[Records drawn from a dataset]
──────────

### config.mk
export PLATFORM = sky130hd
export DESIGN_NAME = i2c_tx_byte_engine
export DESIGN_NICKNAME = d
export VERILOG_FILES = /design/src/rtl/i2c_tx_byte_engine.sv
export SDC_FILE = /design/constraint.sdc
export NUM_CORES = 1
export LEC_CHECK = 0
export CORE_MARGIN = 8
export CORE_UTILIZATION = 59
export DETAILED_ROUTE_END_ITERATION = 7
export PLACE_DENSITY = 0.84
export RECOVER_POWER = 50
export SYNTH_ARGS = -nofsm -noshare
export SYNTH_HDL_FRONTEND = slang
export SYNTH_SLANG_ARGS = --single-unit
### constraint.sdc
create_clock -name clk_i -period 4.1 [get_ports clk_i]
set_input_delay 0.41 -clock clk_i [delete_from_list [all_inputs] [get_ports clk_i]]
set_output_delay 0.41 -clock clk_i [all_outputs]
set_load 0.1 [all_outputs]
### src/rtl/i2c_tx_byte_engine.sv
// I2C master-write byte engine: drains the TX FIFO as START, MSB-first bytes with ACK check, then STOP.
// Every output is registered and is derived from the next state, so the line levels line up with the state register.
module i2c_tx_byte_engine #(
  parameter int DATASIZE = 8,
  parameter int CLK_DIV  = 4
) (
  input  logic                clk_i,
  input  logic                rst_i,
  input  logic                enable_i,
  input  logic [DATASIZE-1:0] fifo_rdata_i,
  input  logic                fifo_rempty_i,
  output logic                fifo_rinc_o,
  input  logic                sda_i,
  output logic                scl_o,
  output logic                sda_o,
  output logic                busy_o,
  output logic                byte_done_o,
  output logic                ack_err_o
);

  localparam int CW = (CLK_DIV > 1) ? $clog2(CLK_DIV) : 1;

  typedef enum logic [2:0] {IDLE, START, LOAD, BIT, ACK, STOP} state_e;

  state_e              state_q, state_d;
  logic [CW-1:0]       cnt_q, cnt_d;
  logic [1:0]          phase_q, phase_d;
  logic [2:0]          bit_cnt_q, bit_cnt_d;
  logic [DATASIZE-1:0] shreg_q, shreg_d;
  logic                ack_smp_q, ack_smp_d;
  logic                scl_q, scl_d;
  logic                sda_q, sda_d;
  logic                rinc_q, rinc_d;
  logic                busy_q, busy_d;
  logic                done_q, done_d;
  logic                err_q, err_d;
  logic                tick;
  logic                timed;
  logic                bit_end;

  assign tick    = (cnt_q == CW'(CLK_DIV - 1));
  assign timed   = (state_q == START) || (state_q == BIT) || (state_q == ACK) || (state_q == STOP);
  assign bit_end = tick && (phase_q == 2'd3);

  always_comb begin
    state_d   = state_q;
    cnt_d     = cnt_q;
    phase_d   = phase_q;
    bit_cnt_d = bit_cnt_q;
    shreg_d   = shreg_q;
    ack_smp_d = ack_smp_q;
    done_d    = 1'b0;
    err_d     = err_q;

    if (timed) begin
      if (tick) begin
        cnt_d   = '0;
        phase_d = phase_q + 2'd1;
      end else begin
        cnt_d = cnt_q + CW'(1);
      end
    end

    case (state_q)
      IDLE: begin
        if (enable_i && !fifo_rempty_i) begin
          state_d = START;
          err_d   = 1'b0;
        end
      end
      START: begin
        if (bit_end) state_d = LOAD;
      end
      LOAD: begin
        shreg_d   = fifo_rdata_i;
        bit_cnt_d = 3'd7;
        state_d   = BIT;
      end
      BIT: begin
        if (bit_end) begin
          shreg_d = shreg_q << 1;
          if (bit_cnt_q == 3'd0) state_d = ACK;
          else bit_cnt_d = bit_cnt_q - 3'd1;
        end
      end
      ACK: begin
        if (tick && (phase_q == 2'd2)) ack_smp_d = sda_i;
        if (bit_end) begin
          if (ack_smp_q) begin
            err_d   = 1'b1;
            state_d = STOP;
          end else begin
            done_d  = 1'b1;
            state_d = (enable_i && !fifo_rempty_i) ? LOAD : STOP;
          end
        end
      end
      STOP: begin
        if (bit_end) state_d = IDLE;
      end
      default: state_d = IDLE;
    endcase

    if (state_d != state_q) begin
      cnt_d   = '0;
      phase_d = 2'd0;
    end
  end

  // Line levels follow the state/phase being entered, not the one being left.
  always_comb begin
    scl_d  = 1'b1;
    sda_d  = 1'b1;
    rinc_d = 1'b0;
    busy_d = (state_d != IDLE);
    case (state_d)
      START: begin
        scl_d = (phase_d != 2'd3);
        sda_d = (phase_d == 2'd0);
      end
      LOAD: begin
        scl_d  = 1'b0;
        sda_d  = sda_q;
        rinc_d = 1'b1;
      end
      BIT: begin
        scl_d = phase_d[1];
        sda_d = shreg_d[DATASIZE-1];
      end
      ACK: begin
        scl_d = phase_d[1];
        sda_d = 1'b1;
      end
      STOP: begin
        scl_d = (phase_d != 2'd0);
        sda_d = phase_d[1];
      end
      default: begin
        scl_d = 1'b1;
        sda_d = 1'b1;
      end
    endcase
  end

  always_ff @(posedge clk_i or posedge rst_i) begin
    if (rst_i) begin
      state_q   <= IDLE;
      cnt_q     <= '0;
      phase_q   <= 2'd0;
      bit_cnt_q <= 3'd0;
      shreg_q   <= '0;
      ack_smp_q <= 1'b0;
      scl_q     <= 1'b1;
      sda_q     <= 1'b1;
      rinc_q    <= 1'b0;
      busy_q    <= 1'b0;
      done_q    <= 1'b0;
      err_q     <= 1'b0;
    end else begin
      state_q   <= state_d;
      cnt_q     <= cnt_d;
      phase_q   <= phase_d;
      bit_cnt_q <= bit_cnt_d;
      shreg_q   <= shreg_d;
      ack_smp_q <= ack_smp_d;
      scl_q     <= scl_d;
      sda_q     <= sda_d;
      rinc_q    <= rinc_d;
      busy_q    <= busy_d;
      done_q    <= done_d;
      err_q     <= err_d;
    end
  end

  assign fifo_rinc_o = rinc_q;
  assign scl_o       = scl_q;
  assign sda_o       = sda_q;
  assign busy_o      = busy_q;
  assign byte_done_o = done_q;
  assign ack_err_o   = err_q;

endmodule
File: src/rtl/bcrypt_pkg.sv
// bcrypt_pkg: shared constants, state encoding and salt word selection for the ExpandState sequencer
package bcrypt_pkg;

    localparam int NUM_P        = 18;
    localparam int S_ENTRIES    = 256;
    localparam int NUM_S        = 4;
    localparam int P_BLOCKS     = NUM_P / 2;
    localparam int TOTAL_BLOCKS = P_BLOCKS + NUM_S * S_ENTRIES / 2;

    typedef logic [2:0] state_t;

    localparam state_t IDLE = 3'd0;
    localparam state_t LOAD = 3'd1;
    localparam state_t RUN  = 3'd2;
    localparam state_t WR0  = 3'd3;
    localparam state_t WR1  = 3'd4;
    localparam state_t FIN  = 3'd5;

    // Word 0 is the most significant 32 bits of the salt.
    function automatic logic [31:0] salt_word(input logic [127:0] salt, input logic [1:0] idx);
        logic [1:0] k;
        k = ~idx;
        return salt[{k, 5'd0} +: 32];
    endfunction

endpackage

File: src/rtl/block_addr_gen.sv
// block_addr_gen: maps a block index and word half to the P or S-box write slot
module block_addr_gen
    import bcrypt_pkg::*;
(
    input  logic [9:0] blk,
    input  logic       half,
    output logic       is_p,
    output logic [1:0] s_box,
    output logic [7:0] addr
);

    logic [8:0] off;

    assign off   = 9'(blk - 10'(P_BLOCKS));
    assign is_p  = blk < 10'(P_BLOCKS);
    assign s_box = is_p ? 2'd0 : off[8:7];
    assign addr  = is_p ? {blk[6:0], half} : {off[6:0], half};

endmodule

──────────

YOUR TASK: Output the lines above between the one holding "File: src/rtl/bcrypt_pkg.sv" and the one holding "localparam int P_BLOCKS", inclusive, with nothing before or after them.

EXERCISE ANSWER:
File: src/rtl/bcrypt_pkg.sv
// bcrypt_pkg: shared constants, state encoding and salt word selection for the ExpandState sequencer
package bcrypt_pkg;

    localparam int NUM_P        = 18;
    localparam int S_ENTRIES    = 256;
    localparam int NUM_S        = 4;
    localparam int P_BLOCKS     = NUM_P / 2;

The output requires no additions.